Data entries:
··········
[config.mk]
export PLATFORM = sky130hd
export DESIGN_NAME = protobuf_user_record_decoder_top
export DESIGN_NICKNAME = d
export VERILOG_FILES = /design/src/rtl/pbud_pkg.sv /design/src/rtl/pbud_in_stage.sv /design/src/rtl/pbud_decode.sv /design/src/rtl/pbud_out_buf.sv /design/src/rtl/protobuf_user_record_decoder_top.sv
export SDC_FILE = /design/constraint.sdc
export NUM_CORES = 1
export LEC_CHECK = 0
export BUFFER_PORTS_ARGS = -buffer_cell sky130_fd_sc_hd__buf_2
export CORE_AREA = 2 2 161 163
export DETAILED_ROUTE_END_ITERATION = 10
export DIE_AREA = 0 0 163 165
export SYNTH_ARGS = -nofsm -noshare
export SYNTH_HDL_FRONTEND = slang
export SYNTH_SLANG_ARGS = --single-unit
[constraint.sdc]
create_clock -name clk -period 8.75 [get_ports clk]
set_clock_uncertainty 0.2 [all_clocks]
set_input_delay 0.875 -clock clk [delete_from_list [all_inputs] [get_ports clk]]
set_output_delay 0.875 -clock clk [all_outputs]
set_load 0.01 [all_outputs]
[src/rtl/pbud_pkg.sv]
// Shared types, constants and helpers for the protobuf user record decoder.
// Used by every module of the decoder; no dependencies.
`default_nettype none
package pbud_pkg;

	localparam int unsigned ID_CAP         = 16;
	localparam int unsigned LONG_NAME_CAP  = 40;
	localparam int unsigned SHORT_NAME_CAP = 5;
	localparam int unsigned MAX_MSG_LEN    = 1024;

	localparam int unsigned LEN_W            = 11;
	localparam int unsigned POS_W            = 6;
	localparam int unsigned NRES             = 3;
	localparam int unsigned ACC_W            = 35;
	localparam int unsigned VARINT_DIGIT_W   = 7;
	localparam int unsigned VARINT_MAX_BYTES = 10;

	localparam logic [7:0] CHAR_LO  = 8'h20;
	localparam logic [7:0] CHAR_HI  = 8'h7E;
	localparam logic [6:0] CHAR_SUB = 7'h2E;

	localparam int unsigned SLOT_CHAR    = 0;
	localparam int unsigned SLOT_NAMEEND = 1;
	localparam int unsigned SLOT_SUMMARY = 2;

	typedef enum logic [1:0] {
		KIND_CHAR     = 2'd0,
		KIND_NAME_END = 2'd1,
		KIND_SUMMARY  = 2'd2
	} kind_t;

	typedef enum logic [1:0] {
		SEL_ID    = 2'd0,
		SEL_LONG  = 2'd1,
		SEL_SHORT = 2'd2
	} name_sel_t;

	typedef struct packed {
		logic [7:0] data_byte;
		logic       is_last;
		logic       end_only;
	} in_item_t;

	typedef struct packed {
		kind_t             kind;
		name_sel_t         name_select;
		logic [POS_W-1:0]  position;
		logic [6:0]        char_value;
		logic [31:0]       model_num;
		logic              has_long;
		logic              has_short;
		logic              ok;
	} result_t;

	typedef struct packed {
		logic [NRES-1:0]          mask;
		result_t [NRES-1:0]       slot;
	} result_set_t;

	function automatic logic [POS_W-1:0] name_limit(input name_sel_t sel);
		logic [POS_W-1:0] lim;
		case (sel)
			SEL_ID:    lim = POS_W'(ID_CAP - 1);
			SEL_LONG:  lim = POS_W'(LONG_NAME_CAP - 1);
			SEL_SHORT: lim = POS_W'(SHORT_NAME_CAP - 1);
			default:   lim = POS_W'(SHORT_NAME_CAP - 1);
		endcase
		return lim;
	endfunction

endpackage
`default_nettype wire

[src/rtl/pbud_in_stage.sv]
// Input register of the decoder: captures one byte item per transfer.
// Depends on pbud_pkg.
`default_nettype none
module pbud_in_stage (
	input  wire logic               clk,
	input  wire logic               arst_n,
	input  wire logic               in_valid,
	output logic                    in_stall,
	input  wire logic [7:0]         data_byte,
	input  wire logic               is_last,
	input  wire logic               end_only,
	input  wire logic               advance,
	output logic                    valid_s1,
	output pbud_pkg::in_item_t      item_s1
);

	assign in_stall = valid_s1 && !advance;

	always_ff @(posedge clk or negedge arst_n) begin
		if (!arst_n) begin
			valid_s1 <= 1'b0;
		end else if (!in_stall) begin
			valid_s1 <= in_valid;
		end
	end

	always_ff @(posedge clk) begin
		if (!in_stall && in_valid) begin
			item_s1.data_byte <= data_byte;
			item_s1.is_last   <= is_last;
			item_s1.end_only  <= end_only;
		end
	end

endmodule
`default_nettype wire

[src/rtl/pbud_decode.sv]
// Wire-format decode state and next-state logic; builds up to three results per item.
// Depends on pbud_pkg.
`default_nettype none
module pbud_decode (
	input  wire logic                 clk,
	input  wire logic                 arst_n,
	input  wire pbud_pkg::in_item_t   item,
	input  wire logic                 advance,
	output pbud_pkg::result_set_t     set
);

	typedef enum logic [2:0] {
		PH_TAG   = 3'd0,
		PH_VALUE = 3'd1,
		PH_SIZE  = 3'd2,
		PH_SKIP  = 3'd3,
		PH_NAME  = 3'd4
	} phase_t;

	typedef enum logic [2:0] {
		FLD_OTHER = 3'd0,
		FLD_ID    = 3'd1,
		FLD_LONG  = 3'd2,
		FLD_SHORT = 3'd3,
		FLD_MODEL = 3'd4
	} fld_t;

	localparam int unsigned ACC_W = pbud_pkg::ACC_W;
	localparam int unsigned LEN_W = pbud_pkg::LEN_W;
	localparam int unsigned POS_W = pbud_pkg::POS_W;

	phase_t             phase_q, phase_d;
	logic [ACC_W-1:0]   acc_q, acc_d, acc_n;
	logic               hi_q, hi_d, hi_n;
	logic [3:0]         vb_q, vb_d;
	fld_t               fld_q, fld_d, fld_new;
	logic [LEN_W-1:0]   left_q, left_d;
	logic [POS_W-1:0]   cc_q, cc_d;
	logic [31:0]        model_q, model_d;
	logic               long_q, long_d;
	logic               short_q, short_d;
	logic               err_q, err_d;

	logic [5:0]         sh;
	logic [63:0]        shifted;
	logic [31:0]        fld_num;
	logic               too_big;
	logic               is_name;
	pbud_pkg::name_sel_t sel;
	logic [7:0]         b;

	always_comb begin
		case (fld_q)
			FLD_ID:    sel = pbud_pkg::SEL_ID;
			FLD_LONG:  sel = pbud_pkg::SEL_LONG;
			FLD_SHORT: sel = pbud_pkg::SEL_SHORT;
			default:   sel = pbud_pkg::SEL_ID;
		endcase
	end

	assign is_name = (fld_q == FLD_ID) || (fld_q == FLD_LONG) || (fld_q == FLD_SHORT);
	assign b       = item.data_byte;
	assign sh      = 6'(vb_q) * 6'(pbud_pkg::VARINT_DIGIT_W);
	assign shifted = {57'd0, b[6:0]} << sh;
	assign acc_n   = acc_q | shifted[ACC_W-1:0];
	assign hi_n    = hi_q | (|shifted[63:ACC_W]);
	assign fld_num = acc_n[ACC_W-1:3];
	assign too_big = hi_n || (|acc_n[ACC_W-1:LEN_W])
		|| (acc_n[LEN_W-1:0] > LEN_W'(pbud_pkg::MAX_MSG_LEN));

	always_comb begin
		case (fld_num)
			32'd1:   fld_new = FLD_ID;
			32'd2:   fld_new = FLD_LONG;
			32'd3:   fld_new = FLD_SHORT;
			32'd5:   fld_new = FLD_MODEL;
			default: fld_new = FLD_OTHER;
		endcase
	end

	always_comb begin
		phase_d = phase_q;
		acc_d   = acc_q;
		hi_d    = hi_q;
		vb_d    = vb_q;
		fld_d   = fld_q;
		left_d  = left_q;
		cc_d    = cc_q;
		model_d = model_q;
		long_d  = long_q;
		short_d = short_q;
		err_d   = err_q;
		set     = '0;

		if (!item.end_only && !err_q) begin
			case (phase_q)
				PH_SKIP: begin
					left_d = left_q - LEN_W'(1);
					if (left_d == '0) begin
						phase_d = PH_TAG;
					end
				end
				PH_NAME: begin
					if (cc_q < pbud_pkg::name_limit(sel)) begin
						set.mask[pbud_pkg::SLOT_CHAR]             = 1'b1;
						set.slot[pbud_pkg::SLOT_CHAR].kind        = pbud_pkg::KIND_CHAR;
						set.slot[pbud_pkg::SLOT_CHAR].name_select = sel;
						set.slot[pbud_pkg::SLOT_CHAR].position    = cc_q;
						set.slot[pbud_pkg::SLOT_CHAR].char_value  =
							(b >= pbud_pkg::CHAR_LO && b <= pbud_pkg::CHAR_HI)
							? b[6:0] : pbud_pkg::CHAR_SUB;
						cc_d = cc_q + POS_W'(1);
					end
					left_d = left_q - LEN_W'(1);
					if (left_d == '0) begin
						set.mask[pbud_pkg::SLOT_NAMEEND]             = 1'b1;
						set.slot[pbud_pkg::SLOT_NAMEEND].kind        = pbud_pkg::KIND_NAME_END;
						set.slot[pbud_pkg::SLOT_NAMEEND].name_select = sel;
						set.slot[pbud_pkg::SLOT_NAMEEND].position    = cc_d;
						cc_d    = '0;
						phase_d = PH_TAG;
					end
				end
				default: begin
					if (vb_q >= 4'(pbud_pkg::VARINT_MAX_BYTES)) begin
						err_d = 1'b1;
					end else begin
						acc_d = acc_n;
						hi_d  = hi_n;
						vb_d  = vb_q + 4'd1;
						if (!b[7]) begin
							acc_d   = '0;
							hi_d    = 1'b0;
							vb_d    = '0;
							phase_d = PH_TAG;
							case (phase_q)
								PH_TAG: begin
									fld_d = fld_new;
									if (fld_num == '0) begin
										err_d = 1'b1;
									end else begin
										case (acc_n[2:0])
											3'd0: phase_d = PH_VALUE;
											3'd2: phase_d = PH_SIZE;
											3'd1: begin
												left_d  = LEN_W'(8);
												phase_d = PH_SKIP;
											end
											3'd5: begin
												left_d  = LEN_W'(4);
												phase_d = PH_SKIP;
											end
											default: err_d = 1'b1;
										endcase
									end
								end
								PH_VALUE: begin
									if (fld_q == FLD_MODEL) begin
										model_d = acc_n[31:0];
									end
								end
								default: begin
									if (too_big) begin
										err_d = 1'b1;
									end else if (is_name) begin
										if (fld_q == FLD_LONG) begin
											long_d = |acc_n[LEN_W-1:0];
										end
										if (fld_q == FLD_SHORT) begin
											short_d = |acc_n[LEN_W-1:0];
										end
										cc_d = '0;
										if (acc_n[LEN_W-1:0] == '0) begin
											set.mask[pbud_pkg::SLOT_NAMEEND]      = 1'b1;
											set.slot[pbud_pkg::SLOT_NAMEEND].kind =
												pbud_pkg::KIND_NAME_END;
											set.slot[pbud_pkg::SLOT_NAMEEND].name_select = sel;
										end else begin
											left_d  = acc_n[LEN_W-1:0];
											phase_d = PH_NAME;
										end
									end else if (acc_n[LEN_W-1:0] != '0) begin
										left_d  = acc_n[LEN_W-1:0];
										phase_d = PH_SKIP;
									end
								end
							endcase
						end
					end
				end
			endcase
		end

		if (item.is_last || item.end_only) begin
			set.mask[pbud_pkg::SLOT_SUMMARY]           = 1'b1;
			set.slot[pbud_pkg::SLOT_SUMMARY].kind      = pbud_pkg::KIND_SUMMARY;
			set.slot[pbud_pkg::SLOT_SUMMARY].model_num = model_d;
			set.slot[pbud_pkg::SLOT_SUMMARY].has_long  = long_d;
			set.slot[pbud_pkg::SLOT_SUMMARY].has_short = short_d;
			set.slot[pbud_pkg::SLOT_SUMMARY].ok        =
				!err_d && (phase_d == PH_TAG) && (vb_d == '0);
			phase_d = PH_TAG;
			acc_d   = '0;
			hi_d    = 1'b0;
			vb_d    = '0;
			fld_d   = FLD_OTHER;
			left_d  = '0;
			cc_d    = '0;
			model_d = '0;
			long_d  = 1'b0;
			short_d = 1'b0;
			err_d   = 1'b0;
		end
	end

	always_ff @(posedge clk or negedge arst_n) begin
		if (!arst_n) begin
			phase_q <= PH_TAG;
			acc_q   <= '0;
			hi_q    <= 1'b0;
			vb_q    <= '0;
			fld_q   <= FLD_OTHER;
			left_q  <= '0;
			cc_q    <= '0;
			model_q <= '0;
			long_q  <= 1'b0;
			short_q <= 1'b0;
			err_q   <= 1'b0;
		end else if (advance) begin
			phase_q <= phase_d;
			acc_q   <= acc_d;
			hi_q    <= hi_d;
			vb_q    <= vb_d;
			fld_q   <= fld_d;
			left_q  <= left_d;
			cc_q    <= cc_d;
			model_q <= model_d;
			long_q  <= long_d;
			short_q <= short_d;
			err_q   <= err_d;
		end
	end

endmodule
`default_nettype wire

[src/rtl/pbud_out_buf.sv]
// Result register: holds the results of one item and drains them one per transfer.
// Depends on pbud_pkg.
`default_nettype none
module pbud_out_buf (
	input  wire logic                  clk,
	input  wire logic                  arst_n,
	input  wire logic                  load,
	input  wire pbud_pkg::result_set_t set,
	output logic                       can_load,
	output logic                       out_valid,
	input  wire logic                  out_stall,
	output pbud_pkg::result_t          res,
	output logic                       run_last
);

	localparam int unsigned NRES = pbud_pkg::NRES;

	logic [NRES-1:0]              mask_q;
	pbud_pkg::result_t [NRES-1:0] slot_q;
	logic [NRES-1:0]              pick;
	logic [NRES-1:0]              rest;
	logic                         take;

	assign pick      = mask_q & (~mask_q + NRES'(1));
	assign rest      = mask_q & ~pick;
	assign out_valid = |mask_q;
	assign run_last  = (rest == '0);
	assign take      = out_valid && !out_stall;
	assign can_load  = (mask_q == '0) || (take && run_last);

	always_comb begin
		res = '0;
		for (int i = 0; i < NRES; i++) begin
			if (pick[i]) begin
				res = slot_q[i];
			end
		end
	end

	always_ff @(posedge clk or negedge arst_n) begin
		if (!arst_n) begin
			mask_q <= '0;
		end else if (load) begin
			mask_q <= set.mask;
		end else if (take) begin
			mask_q <= rest;
		end
	end

	always_ff @(posedge clk) begin
		if (load) begin
			slot_q <= set.slot;
		end
	end

endmodule
`default_nettype wire

[src/rtl/protobuf_user_record_decoder_top.sv]
// Top level of the protobuf user record decoder: input register, decode, result register.
// Depends on pbud_pkg, pbud_in_stage, pbud_decode and pbud_out_buf.
//
//   channel | handshake                  | payload
//   in      | in_valid / in_stall        | data_byte, is_last, end_only
//   out     | out_valid / out_stall      | kind .. ok, run_last
//
// One byte item enters per cycle while in_stall is low; an item that makes results holds
// the input until earlier results have drained, one result per transfer.
// Items that make no result pass even while results drain.
// Items pass the input register, the decode logic and the result register in that order.
// Reset (arst_n low) clears the decode state and empties both registers.
`default_nettype none
module protobuf_user_record_decoder_top (
	input  wire logic        clk,
	input  wire logic        arst_n,
	input  wire logic        in_valid,
	output logic             in_stall,
	input  wire logic [7:0]  data_byte,
	input  wire logic        is_last,
	input  wire logic        end_only,
	output logic             out_valid,
	input  wire logic        out_stall,
	output logic [1:0]       kind,
	output logic [1:0]       name_select,
	output logic [5:0]       position,
	output logic [6:0]       char_value,
	output logic [31:0]      model_num,
	output logic             has_long,
	output logic             has_short,
	output logic             ok,
	output logic             run_last
);

	logic                  valid_s1;
	pbud_pkg::in_item_t    item_s1;
	pbud_pkg::result_set_t set;
	pbud_pkg::result_t     res;
	logic                  can_load;
	logic                  advance;
	logic                  load;

	assign advance = valid_s1 && ((set.mask == '0) || can_load);
	assign load    = advance && (set.mask != '0);

	pbud_in_stage u_in (
		.clk       (clk),
		.arst_n    (arst_n),
		.in_valid  (in_valid),
		.in_stall  (in_stall),
		.data_byte (data_byte),
		.is_last   (is_last),
		.end_only  (end_only),
		.advance   (advance),
		.valid_s1  (valid_s1),
		.item_s1   (item_s1)
	);

	pbud_decode u_dec (
		.clk     (clk),
		.arst_n  (arst_n),
		.item    (item_s1),
		.advance (advance),
		.set     (set)
	);

	pbud_out_buf u_out (
		.clk       (clk),
		.arst_n    (arst_n),
		.load      (load),
		.set       (set),
		.can_load  (can_load),
		.out_valid (out_valid),
		.out_stall (out_stall),
		.res       (res),
		.run_last  (run_last)
	);

	assign kind        = res.kind;
	assign name_select = res.name_select;
	assign position    = res.position;
	assign char_value  = res.char_value;
	assign model_num   = res.model_num;
	assign has_long    = res.has_long;
	assign has_short   = res.has_short;
	assign ok          = res.ok;

endmodule
`default_nettype wire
··········
*What is expected*: Take the lines above from the first through the one containing "export SDC_FILE = /design/constraint.sdc" and reproduce them exactly; include nothing else.

*Answer space*:
[config.mk]
export PLATFORM = sky130hd
export DESIGN_NAME = protobuf_user_record_decoder_top
export DESIGN_NICKNAME = d
export VERILOG_FILES = /design/src/rtl/pbud_pkg.sv /design/src/rtl/pbud_in_stage.sv /design/src/rtl/pbud_decode.sv /design/src/rtl/pbud_out_buf.sv /design/src/rtl/protobuf_user_record_decoder_top.sv
export SDC_FILE = /design/constraint.sdc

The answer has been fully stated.